Madrid, España. – Las fuerzas de seguridad españolas, en colaboración con la Policía Judiciaria de Portugal y el respaldo de Europol, incautaron 1,680 kilos de cocaína en una operación marítima llevada a cabo en aguas de las islas Azores. La droga era transportada en un velero procedente de Sudamérica, utilizado por una organización criminal con base en la localidad malagueña de Torremolinos.
En la operación fueron detenidos cuatro miembros de la banda, mientras que otro sospechoso continúa prófugo con una orden de búsqueda internacional. Las autoridades identificaron a la organización como una red con fuertes vínculos con cárteles sudamericanos, operando tanto en España como en Dinamarca, y especializada en el tráfico internacional de cocaína mediante embarcaciones de recreo.
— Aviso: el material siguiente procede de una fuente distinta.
## config.mk

```make
export PLATFORM = sky130hd
export DESIGN_NAME = mem_sync_responder_flat
export DESIGN_NICKNAME = d
export VERILOG_FILES = /design/src/rtl/mem_sync_pkg.sv /design/src/rtl/mem_sync_responder_if.sv /design/src/rtl/mem_sync_responder.sv /design/src/flat_wrapper.sv
export SDC_FILE = /design/constraint.sdc
export NUM_CORES = 1
export LEC_CHECK = 0
export CAP_MARGIN = 25
export CORE_UTILIZATION = 36
export CTS_CLUSTER_DIAMETER = 120
export DETAILED_ROUTE_END_ITERATION = 8
export PLACE_DENSITY = 0.76
export SYNTH_ARGS = -nofsm -noshare
export SYNTH_HDL_FRONTEND = slang
export SYNTH_SLANG_ARGS = --single-unit
```

## constraint.sdc

```tcl
create_clock -name clk -period 3.1 [get_ports clk]
set_input_delay 0.62 -clock clk [delete_from_list [all_inputs] [get_ports clk]]
set_output_delay 0.62 -clock clk [all_outputs]
set_load 0.02 [all_outputs]
```

## src/rtl/mem_sync_pkg.sv

```systemverilog
// Shared definitions for the memory sync responder and its sync controller.
// Holds the transfer state encoding and the default geometry of the
// emulation buffer (rows x words) and of the backing memory.
package mem_sync_pkg;

    localparam int unsigned CHWIDTH_DEF   = 6;   // emulation row-id width
    localparam int unsigned ADDRWIDTH_DEF = 17;  // memory row-id width
    localparam int unsigned COLWIDTH_DEF  = 4;   // log2 of words per row
    localparam int unsigned DWIDTH_DEF    = 64;  // data word width

    typedef enum logic [2:0] {
        ST_IDLE,
        ST_WB_READ,
        ST_WB_SEND,
        ST_AL_XFER,
        ST_DONE
    } state_e;

endpackage

```

## src/rtl/mem_sync_responder_if.sv

```systemverilog
// Bus bundle between a requester / local buffer / memory port and the
// mem_sync_responder.
//   request side : wb_req, alloc_req, cRowId, RowId -> ; <- sync, busy
//   local buffer : <- lb_addr, lb_rd, lb_wr, lb_wdata ; lb_rdata ->
//   memory       : <- mem_cmd_valid, mem_cmd_we, mem_cmd_addr, mem_wdata
//                  mem_cmd_ready, mem_rvalid, mem_rdata ->
// modport slave is the responder; modport master is its environment.
interface mem_sync_responder_if
    import mem_sync_pkg::*;
#(
    parameter int unsigned CHWIDTH   = CHWIDTH_DEF,
    parameter int unsigned ADDRWIDTH = ADDRWIDTH_DEF,
    parameter int unsigned COLWIDTH  = COLWIDTH_DEF,
    parameter int unsigned DWIDTH    = DWIDTH_DEF
) ();

    logic                          wb_req;
    logic                          alloc_req;
    logic [CHWIDTH-1:0]            cRowId;
    logic [ADDRWIDTH-1:0]          RowId;
    logic                          sync;
    logic                          busy;

    logic [CHWIDTH+COLWIDTH-1:0]   lb_addr;
    logic                          lb_rd;
    logic [DWIDTH-1:0]             lb_rdata;
    logic                          lb_wr;
    logic [DWIDTH-1:0]             lb_wdata;

    logic                          mem_cmd_valid;
    logic                          mem_cmd_ready;
    logic                          mem_cmd_we;
    logic [ADDRWIDTH+COLWIDTH-1:0] mem_cmd_addr;
    logic [DWIDTH-1:0]             mem_wdata;
    logic                          mem_rvalid;
    logic [DWIDTH-1:0]             mem_rdata;

    modport slave (
        input  wb_req, alloc_req, cRowId, RowId, lb_rdata,
               mem_cmd_ready, mem_rvalid, mem_rdata,
        output sync, busy, lb_addr, lb_rd, lb_wr, lb_wdata,
               mem_cmd_valid, mem_cmd_we, mem_cmd_addr, mem_wdata
    );

    modport master (
        output wb_req, alloc_req, cRowId, RowId, lb_rdata,
               mem_cmd_ready, mem_rvalid, mem_rdata,
        input  sync, busy, lb_addr, lb_rd, lb_wr, lb_wdata,
               mem_cmd_valid, mem_cmd_we, mem_cmd_addr, mem_wdata
    );

endinterface

```

## src/rtl/mem_sync_responder.sv

```systemverilog
// Moves one row of 2**COLWIDTH words between the emulation local buffer
// and backing memory.
//   wb_req    : copy local row cRowId to memory row RowId (read, then write
//               each word in turn).
//   alloc_req : copy memory row RowId into local row cRowId (read commands
//               pipelined, in-order responses written straight to the buffer).
// sync pulses for one cycle when a transfer finishes; busy is high outside
// Idle. clk / rst (async, active-high) are plain ports, all else is on bus.
module mem_sync_responder
    import mem_sync_pkg::*;
#(
    parameter int unsigned CHWIDTH   = CHWIDTH_DEF,
    parameter int unsigned ADDRWIDTH = ADDRWIDTH_DEF,
    parameter int unsigned COLWIDTH  = COLWIDTH_DEF,
    parameter int unsigned DWIDTH    = DWIDTH_DEF
) (
    input  logic                clk,
    input  logic                rst,
    mem_sync_responder_if.slave bus
);

    localparam int unsigned LAW = CHWIDTH + COLWIDTH;
    localparam int unsigned MAW = ADDRWIDTH + COLWIDTH;

    state_e                state_q, state_d;
    logic [CHWIDTH-1:0]    row_q, row_d;
    logic [ADDRWIDTH-1:0]  rowid_q, rowid_d;
    logic [COLWIDTH-1:0]   wcnt_q, wcnt_d;
    logic [COLWIDTH-1:0]   ccnt_q, ccnt_d;
    logic [COLWIDTH-1:0]   rcnt_q, rcnt_d;
    logic [DWIDTH-1:0]     hold_q, hold_d;
    logic                  first_q, first_d;   // first cycle of WbSend
    logic                  cdone_q, cdone_d;   // all read commands issued

    logic                  sync_c, busy_c, lb_rd_c, lb_wr_c;
    logic                  cmd_valid_c, cmd_we_c;
    logic [LAW-1:0]        lb_addr_c;
    logic [DWIDTH-1:0]     lb_wdata_c, mem_wdata_c;
    logic [MAW-1:0]        cmd_addr_c;
    logic                  rsp_ok;

    always_ff @(posedge clk or posedge rst) begin
        if (rst) begin
            state_q <= ST_IDLE;
            row_q   <= '0;
            rowid_q <= '0;
            wcnt_q  <= '0;
            ccnt_q  <= '0;
            rcnt_q  <= '0;
            hold_q  <= '0;
            first_q <= 1'b0;
            cdone_q <= 1'b0;
        end else begin
            state_q <= state_d;
            row_q   <= row_d;
            rowid_q <= rowid_d;
            wcnt_q  <= wcnt_d;
            ccnt_q  <= ccnt_d;
            rcnt_q  <= rcnt_d;
            hold_q  <= hold_d;
            first_q <= first_d;
            cdone_q <= cdone_d;
        end
    end

    always_comb begin
        state_d     = state_q;
        row_d       = row_q;
        rowid_d     = rowid_q;
        wcnt_d      = wcnt_q;
        ccnt_d      = ccnt_q;
        rcnt_d      = rcnt_q;
        hold_d      = hold_q;
        first_d     = 1'b0;
        cdone_d     = cdone_q;
        sync_c      = 1'b0;
        busy_c      = (state_q != ST_IDLE);
        lb_rd_c     = 1'b0;
        lb_wr_c     = 1'b0;
        lb_addr_c   = '0;
        lb_wdata_c  = '0;
        cmd_valid_c = 1'b0;
        cmd_we_c    = 1'b0;
        cmd_addr_c  = '0;
        mem_wdata_c = '0;
        // A response is only real once its command has been accepted; once
        // every command is out, ccnt has wrapped and cdone covers the rest.
        rsp_ok      = bus.mem_rvalid && (cdone_q || (rcnt_q != ccnt_q));

        unique case (state_q)
            ST_IDLE: begin
                if (bus.wb_req || bus.alloc_req) begin
                    state_d = bus.wb_req ? ST_WB_READ : ST_AL_XFER;
                    row_d   = bus.cRowId;
                    rowid_d = bus.RowId;
                    wcnt_d  = '0;
                    ccnt_d  = '0;
                    rcnt_d  = '0;
                    cdone_d = 1'b0;
                end
            end

            ST_WB_READ: begin
                lb_rd_c   = 1'b1;
                lb_addr_c = {row_q, wcnt_q};
                first_d   = 1'b1;
                state_d   = ST_WB_SEND;
            end

            ST_WB_SEND: begin
                // lb_rdata is only valid on the entry cycle: forward it then
                // and replay the captured copy for any stalled cycles.
                cmd_valid_c = 1'b1;
                cmd_we_c    = 1'b1;
                cmd_addr_c  = {rowid_q, wcnt_q};
                mem_wdata_c = first_q ? bus.lb_rdata : hold_q;
                hold_d      = mem_wdata_c;
                if (bus.mem_cmd_ready) begin
                    wcnt_d  = wcnt_q + COLWIDTH'(1);
                    state_d = (wcnt_q == '1) ? ST_DONE : ST_WB_READ;
                end
            end

            ST_AL_XFER: begin
                cmd_valid_c = !cdone_q;
                if (cmd_valid_c) begin
                    cmd_addr_c = {rowid_q, ccnt_q};
                    if (bus.mem_cmd_ready) begin
                        ccnt_d = ccnt_q + COLWIDTH'(1);
                        if (ccnt_q == '1) begin
                            cdone_d = 1'b1;
                        end
                    end
                end
                if (rsp_ok) begin
                    lb_wr_c    = 1'b1;
                    lb_addr_c  = {row_q, rcnt_q};
                    lb_wdata_c = bus.mem_rdata;
                    rcnt_d     = rcnt_q + COLWIDTH'(1);
                    if (rcnt_q == '1) begin
                        state_d = ST_DONE;
                    end
                end
            end

            ST_DONE: begin
                sync_c  = 1'b1;
                state_d = ST_IDLE;
            end

            default: begin
                state_d = ST_IDLE;
            end
        endcase
    end

    assign bus.sync          = sync_c;
    assign bus.busy          = busy_c;
    assign bus.lb_rd         = lb_rd_c;
    assign bus.lb_wr         = lb_wr_c;
    assign bus.lb_addr       = lb_addr_c;
    assign bus.lb_wdata      = lb_wdata_c;
    assign bus.mem_cmd_valid = cmd_valid_c;
    assign bus.mem_cmd_we    = cmd_we_c;
    assign bus.mem_cmd_addr  = cmd_addr_c;
    assign bus.mem_wdata     = mem_wdata_c;

endmodule

```

## src/flat_wrapper.sv

```systemverilog
// flat-port wrapper written by rule: the top's interface ports become plain ports
module mem_sync_responder_flat import mem_sync_pkg::*;
#(
    parameter int unsigned CHWIDTH   = CHWIDTH_DEF,
    parameter int unsigned ADDRWIDTH = ADDRWIDTH_DEF,
    parameter int unsigned COLWIDTH  = COLWIDTH_DEF,
    parameter int unsigned DWIDTH    = DWIDTH_DEF
)
  (clk, rst, bus_wb_req, bus_alloc_req, bus_cRowId, bus_RowId, bus_lb_rdata, bus_mem_cmd_ready, bus_mem_rvalid, bus_mem_rdata, bus_sync, bus_busy, bus_lb_addr, bus_lb_rd, bus_lb_wr, bus_lb_wdata, bus_mem_cmd_valid, bus_mem_cmd_we, bus_mem_cmd_addr, bus_mem_wdata);
  mem_sync_responder_if #(.CHWIDTH(CHWIDTH), .ADDRWIDTH(ADDRWIDTH), .COLWIDTH(COLWIDTH), .DWIDTH(DWIDTH)) bus_i ();
  input  logic clk;
  input  logic rst;
  input wire logic [$bits(bus_i.wb_req)-1:0] bus_wb_req;
  input wire logic [$bits(bus_i.alloc_req)-1:0] bus_alloc_req;
  input wire logic [$bits(bus_i.cRowId)-1:0] bus_cRowId;
  input wire logic [$bits(bus_i.RowId)-1:0] bus_RowId;
  input wire logic [$bits(bus_i.lb_rdata)-1:0] bus_lb_rdata;
  input wire logic [$bits(bus_i.mem_cmd_ready)-1:0] bus_mem_cmd_ready;
  input wire logic [$bits(bus_i.mem_rvalid)-1:0] bus_mem_rvalid;
  input wire logic [$bits(bus_i.mem_rdata)-1:0] bus_mem_rdata;
  output wire logic [$bits(bus_i.sync)-1:0] bus_sync;
  output wire logic [$bits(bus_i.busy)-1:0] bus_busy;
  output wire logic [$bits(bus_i.lb_addr)-1:0] bus_lb_addr;
  output wire logic [$bits(bus_i.lb_rd)-1:0] bus_lb_rd;
  output wire logic [$bits(bus_i.lb_wr)-1:0] bus_lb_wr;
  output wire logic [$bits(bus_i.lb_wdata)-1:0] bus_lb_wdata;
  output wire logic [$bits(bus_i.mem_cmd_valid)-1:0] bus_mem_cmd_valid;
  output wire logic [$bits(bus_i.mem_cmd_we)-1:0] bus_mem_cmd_we;
  output wire logic [$bits(bus_i.mem_cmd_addr)-1:0] bus_mem_cmd_addr;
  output wire logic [$bits(bus_i.mem_wdata)-1:0] bus_mem_wdata;
  assign bus_i.wb_req = bus_wb_req;
  assign bus_i.alloc_req = bus_alloc_req;
  assign bus_i.cRowId = bus_cRowId;
  assign bus_i.RowId = bus_RowId;
  assign bus_i.lb_rdata = bus_lb_rdata;
  assign bus_i.mem_cmd_ready = bus_mem_cmd_ready;
  assign bus_i.mem_rvalid = bus_mem_rvalid;
  assign bus_i.mem_rdata = bus_mem_rdata;
  assign bus_sync = bus_i.sync;
  assign bus_busy = bus_i.busy;
  assign bus_lb_addr = bus_i.lb_addr;
  assign bus_lb_rd = bus_i.lb_rd;
  assign bus_lb_wr = bus_i.lb_wr;
  assign bus_lb_wdata = bus_i.lb_wdata;
  assign bus_mem_cmd_valid = bus_i.mem_cmd_valid;
  assign bus_mem_cmd_we = bus_i.mem_cmd_we;
  assign bus_mem_cmd_addr = bus_i.mem_cmd_addr;
  assign bus_mem_wdata = bus_i.mem_wdata;
  mem_sync_responder #(.CHWIDTH(CHWIDTH), .ADDRWIDTH(ADDRWIDTH), .COLWIDTH(COLWIDTH), .DWIDTH(DWIDTH)) u_core (.clk(clk), .rst(rst), .bus(bus_i));
endmodule
```

# Yosys cells after proc, flatten, opt, wreduce, memory -nomap -nowiden
# Cells that the tools add are included.
# Widths: inputs -> output; s select.
[word_totals] register_bits=104 input_bits=157 out_inout_bits=165 elab_cells=74
[op_classes] add_sub_neg=3 n_eq_ne=14 muxes=34 n_reduce_logical=14
[op_table] cell="$mux 64" count=4
[op_table] cell="$pmux 21 s2" count=1
[op_table] cell="$pmux 4 s2" count=3
[op_table] cell="$mux 21" count=1
[op_table] cell="$mux 4" count=5
[op_table] cell="$pmux 10 s2" count=1
[op_table] cell="$mux 3" count=5
[op_table] cell="$add 4x1->4 const B" count=3
[op_table] cell="$eq 4x4->1 const B" count=3
[op_table] cell="$pmux 3 s4" count=1
[op_table] cell="$mux 10" count=1
[op_table] cell="$mux 1" count=9
[op_table] cell="$reduce_and 4->1" count=2
[op_table] cell="$eq 3x2->1 const B" count=2
[op_table] cell="$ne 2x1->1 const B" count=3
[op_table] cell="$ne 2x2->1 const B" count=3
[op_table] cell="$reduce_and 3->1" count=2
[op_table] cell="$ne 4x4->1" count=1
[op_table] cell="$pmux 1 s2" count=2
[op_table] cell="$reduce_and 2->1" count=2
[op_table] cell="$reduce_bool 2->1" count=2
[op_table] cell="$eq 3x1->1 const B" count=1
[op_table] cell="$eq 3x3->1 const B" count=1
[op_table] cell="$logic_not 3->1" count=1
[op_table] cell="5 further kinds" count=6

# Longest topological paths before layout
# Gate-level depths: netlist of run 1.
[depth] depth_word=5 depth_mapped=8 mapped_depth_nobuf=5

# Worst setup path before layout of run 1
# OpenSTA, ideal clock, no wires.
[synth_timing] path_type="reg2out" from="register u_core.state_q[2]" to="output bus_lb_wdata[57]" arrival_time_ns=1.678 setup_slack_ns=0.802 stages_incl_launch_ff=7 n_path_buf=2 path_cell_list="dfrtp_1 > and3b_1 > nand2_1 > a21oi_1 > buf_2 > buf_2 > and2_1"
[synth_between] elab_chain_cells=2
[synth_rtl] element="start: declaration" line_no="mem_sync_responder.sv:25" source="state_e state_q, state_d;"
[synth_rtl] element="start signal: assignment" line_no="mem_sync_responder.sv:54" source="state_q <= state_d;"
[synth_rtl] element="$eq 3x2->1" line_no="mem_sync_responder.sv:90" source="unique case (state_q)"
[synth_rtl] element="$mux 64" line_no="mem_sync_responder.sv:90"
[synth_rtl] element="end: declaration" line_no="flat_wrapper.sv:26" source="output wire logic [$bits(bus_i.lb_wdata)-1:0] bus_lb_wdata;"
# No other way between the ends.

# Final worst setup path of run 1
[layout_timing] from="register u_core.state_q[1]" to="output bus_mem_cmd_valid"
[layout_between] elab_chain_cells=2
[layout_rtl] element="$eq 3x2->1" line_no="mem_sync_responder.sv:90"
[layout_rtl] element="$pmux 1 s2 (*)" line_no="mem_sync_responder.sv:90"
[layout_rtl] element="end: declaration" line_no="flat_wrapper.sv:27" source="output wire logic [$bits(bus_i.mem_cmd_valid)-1:0] bus_mem_cmd_valid;"
# Mark *: on every way between the ends. The rest lies on a longest branch, timed or not.

==> impl_results.md, run 1 <==
* Startpoint Class: flip-flop
* Logic gate share of total power at 0.611
* Peak supply drop at around 460 uV
* Switching power of the nets at slightly below 4 mW
* CTS Buffer Depth at 2
* Pins Over Slew Limit at 0
* GRT Util Overall at 0.217
* Gate Count Post-Synth at around 590
* Critical setup path kind: flip-flop to output pin
* Final HPWL DP at roughly 14 mm
* Sequential fraction of the synthesis area at 0.425
* # port buffers at roughly 320
* Post-synth EDFFs at 0
* Max-Cap Viols at 0
* Switching Fraction at 0.411
* Sink Count at around 100
* Routed len/inst at 16.7 um
* TritonCTS clock tree: yes
* Gr ovfl total at 0
* Most common cell after layout, fill and taps aside: clkdlybuf4s50_1
* Vias/cell at 4.68
* Cell Area, Synth at between 6000 and 7000 um2
* Largest net degree at the start of global routing at 57
* Fin nets at roughly 1100
* Initial antenna violation count at 0
* Synthesis-to-finish area growth at 61.0%
* Yosys reg bits at 104
* Synth Flop Type: dfrtp_1
* DR pass1 iterations at 4
* Internal power at 5.51 mW
* First-pass GRT wire length at around 30 mm
* Starting density of the core at 0.369
* Via count at around 5300
* Hold Violations, Final at 0
* Max_slew headroom at 0.346
* Final Cycle Share at 0.964
* Mean post-synth cell area at 10.4 um2
* Sequential Power Share at 0.258
* GP Congestion at slightly above 0.8
* Drt drc at 0
* Post-CTS Hold Buffers at 0
* Worst min path class: flip-flop to flip-flop
* Die X at 132 um
* Most frequent cells in the layout: clkdlybuf4s50_1 (228), dfrtp_1 (102), dlygate4sd2_1 (85)
* Iter 0 DRT Violations at around 180
* Status: complete, no violations
* Post-route antenna net violation count at 0
* Core footprint at between 15000 and 20000 um2
* Clock Latency Late Sink at between 0.3 and 0.4 ns
* Unrepaired setup endpoints after global routing: false
* Req. time, crit path at approximately 2.5 ns
* Maximum clock rate at approximately 0.33 GHz
* Share of cells above drive strength 1 at 0.131
* Die ar. at about 18000 um2
* Yosys warnings at 0
* Tightest Pin Transition at 0.982 ns
* Clock slew at reported path FFs at about 0.080 ns
* Die Y-Extent at between 100 and 150 um
* Worst Skew at 0.0105 ns
* Fillers at about 1500
* Setup TNS at 0 ns
* Flop2flop setup slack at ~0.87 ns
* Critical path arrival at between 2 and 2.5 ns
* TritonCTS buffer count at 9
* Fraction of registers with async set/reset at 1.00
* Total Wirelength at 18.9 mm
* CP Capture Type: output pin
* Lkg Pwr at ~4.7 nW
* Setup Viol. Count Final at 0
* Vias in the first global route at between 5000 and 6000
* Share of total power in the clock network at 0.132
* Minimum clock period after layout at approximately 3 ns
* I/O pin cnt at 322
* Largest fanout on the critical path at 18
* Htree depth at 3
* Mapped Nets at about 750
* Ant. Diodes at 0
* Library cells used by synthesis at 40
* PD cells at 949 nW/um2
* Root buf cell: clkbuf_16
* Row count at 47
* Final Power at 9.36 mW
## cell families after synthesis
group / after synthesis / share of synthesized area
and+or+nand+nor: 279 / 0.221
AOI/OAI and AO/OA: 19 / 0.0216
xor gates and xnor gates: 9 / 0.0129
buffers and inverters: 43 / 0.0482
muxes: 132 / 0.266
DFF: 104 / 0.425
adders and majority gates: 3 / 0.00613
## synth_stat cells (2+ instances only)
master | n | area share
a211oi_1 | 2 | 0.0024
a21oi_1 | 4 | 0.0033
a22o_1 | 5 | 0.0071
and2_1 | 64 | 0.065
and3_1 | 3 | 0.0031
buf_1 | 7 | 0.0043
buf_12 | 7 | 0.023
buf_2 | 9 | 0.0074
clkbuf_1 | 15 | 0.0092
dfrtp_1 | 104 | 0.42
ha_1 | 3 | 0.0061
inv_1 | 3 | 0.0018
mux2_2 | 6 | 0.011
mux2_4 | 60 | 0.15
mux2i_1 | 66 | 0.11
nand2_1 | 83 | 0.051
nand3_1 | 7 | 0.0057
nor2_1 | 79 | 0.048
nor2b_1 | 28 | 0.029
nor3_1 | 4 | 0.0033
o21ai_0 | 4 | 0.0033
xor2_1 | 8 | 0.011
## final timing paths
path	start	endpoint	cells past startpoint
max in group asynchronous	rst	u_core.state_q[1]	3
min reg2reg	u_core.rowid_q[4]	u_core.rowid_q[4]	2
max reg2reg	u_core.state_q[0]	u_core.hold_q[62]	5
max	u_core.state_q[1]	bus_mem_cmd_valid	8
min	u_core.rowid_q[4]	u_core.rowid_q[4]	2
min in group asynchronous	rst	u_core.hold_q[7]	2
## per-stage QoR
| step | instances | hold slack [ns] | worst slack [ns] | cell area, um2 | util |
|---|---|---|---|---|---|
| after floorplan | 589 | 0.438 | 0.802 | 6130 | - |
| after global placement | 1112 | 0.450 | 0.00368 | 9580 | 0.578 |
| after global routing | 1133 | 0.497 | 0.00473 | 9860 | 0.595 |
| final | 1133 | 0.473 | 0.110 | 9860 | 0.595 |
| after CTS | 1133 | 0.474 | 0.00204 | 9850 | 0.594 |
| after detailed placement | 1112 | 0.454 | 0.00501 | 9580 | 0.578 |
## critical path, stage by stage, from the launching register on
cell and delay (ns):
dfrtp_2 0.42, buf_4 0.21, and3b_1 0.22, nor2b_1 0.14, buf_4 0.18, nor2_4 0.05
buf_12 0.14, inv_1 0.05, clkdlybuf4s50_1 0.59
## final cells by class
class / count / area [um2] / area share
Clock buffer: 9 / 225 / 0.0228
Multi-Input combinational cell: 443 / 3250 / 0.330
Timing Repair Buffer: 346 / 3380 / 0.343
Sequential cell: 104 / 2610 / 0.264
Clock inverter: 7 / 101 / 0.0103
Tap cell: 220 / 275 / 0.0279
Inverter: 4 / 20.0 / 0.00203
## power by group through the flow
stage                     sequential (mW)  clock (mW)  combinational, mW
after floorplan                      2.29           0               3.70
final                                2.41        1.23               5.72
after global placement               2.37           0               5.82
after CTS                            2.41        1.27               5.80
after global routing                 2.49        1.32               6.16
after detailed placement             2.40           0               5.86
## state kept, by name (all words and copies together), names as in the netlist
signal	cells
u_core.cdone_q	1
u_core.rowid_q	17
u_core.first_q	1
u_core.ccnt_q	4
u_core.row_q	6
u_core.state_q	3
u_core.wcnt_q	4
u_core.rcnt_q	4
u_core.hold_q	64
## per-layer routing
layer	routed length, um	part of all wire	GRT usage	vias to the layer above
met5	0	0	0	-
met4	235	0.012	0.0504	0
met3	1620	0.086	0.0785	18
li1	-	-	-	2583
met2	8810	0.47	0.354	209
met1	8250	0.44	0.272	2488
## what timing repair did
| item | in CTS | in global routing |
|---|---|---|
| gates resized for setup | 88 | 7 |
| gates cloned | 1 | 0 |
| setup buffers | 4 | 0 |
| setup endpoints to repair | 83 | 7 |
| hold endpoints to repair | 0 | 0 |
| pin swaps | 2 | 0 |
(Power assumes the default switching activity.)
La investigación, iniciada en marzo de 2024, permitió identificar a los integrantes del grupo criminal, quienes realizaban frecuentes viajes a Colombia, Brasil y República Dominicana para coordinar los envíos de droga.
Durante la fase inicial, uno de los veleros utilizados fue localizado en el puerto de Portimão, Portugal. Desde allí, los miembros del grupo viajaban regularmente desde Torremolinos para ultimar los preparativos.
A principios de 2025, la organización retomó su actividad ilegal. El velero, tras pasar un periodo en dique seco en el puerto de Chaguaramas (Trinidad y Tobago), zarpó rumbo a un punto de carga no especificado, antes de iniciar su travesía hacia Europa.
El 21 de mayo, la embarcación salió oficialmente de Trinidad y Tobago cargada con la droga. Tras semanas de navegación y aprovechando condiciones meteorológicas adversas como estrategia para evitar la detección, el 14 de junio fue interceptada por la Marina portuguesa cerca de las Azores, donde se aprehendió la droga y se arrestó a tres tripulantes.
La cuarta detención se produjo posteriormente en tierra firme, y continúa la búsqueda del último implicado.
Las autoridades destacan el uso de rutas recreativas marítimas como un método creciente para el narcotráfico transatlántico, y subrayan la importancia de la cooperación internacional para combatir este tipo de crimen organizado.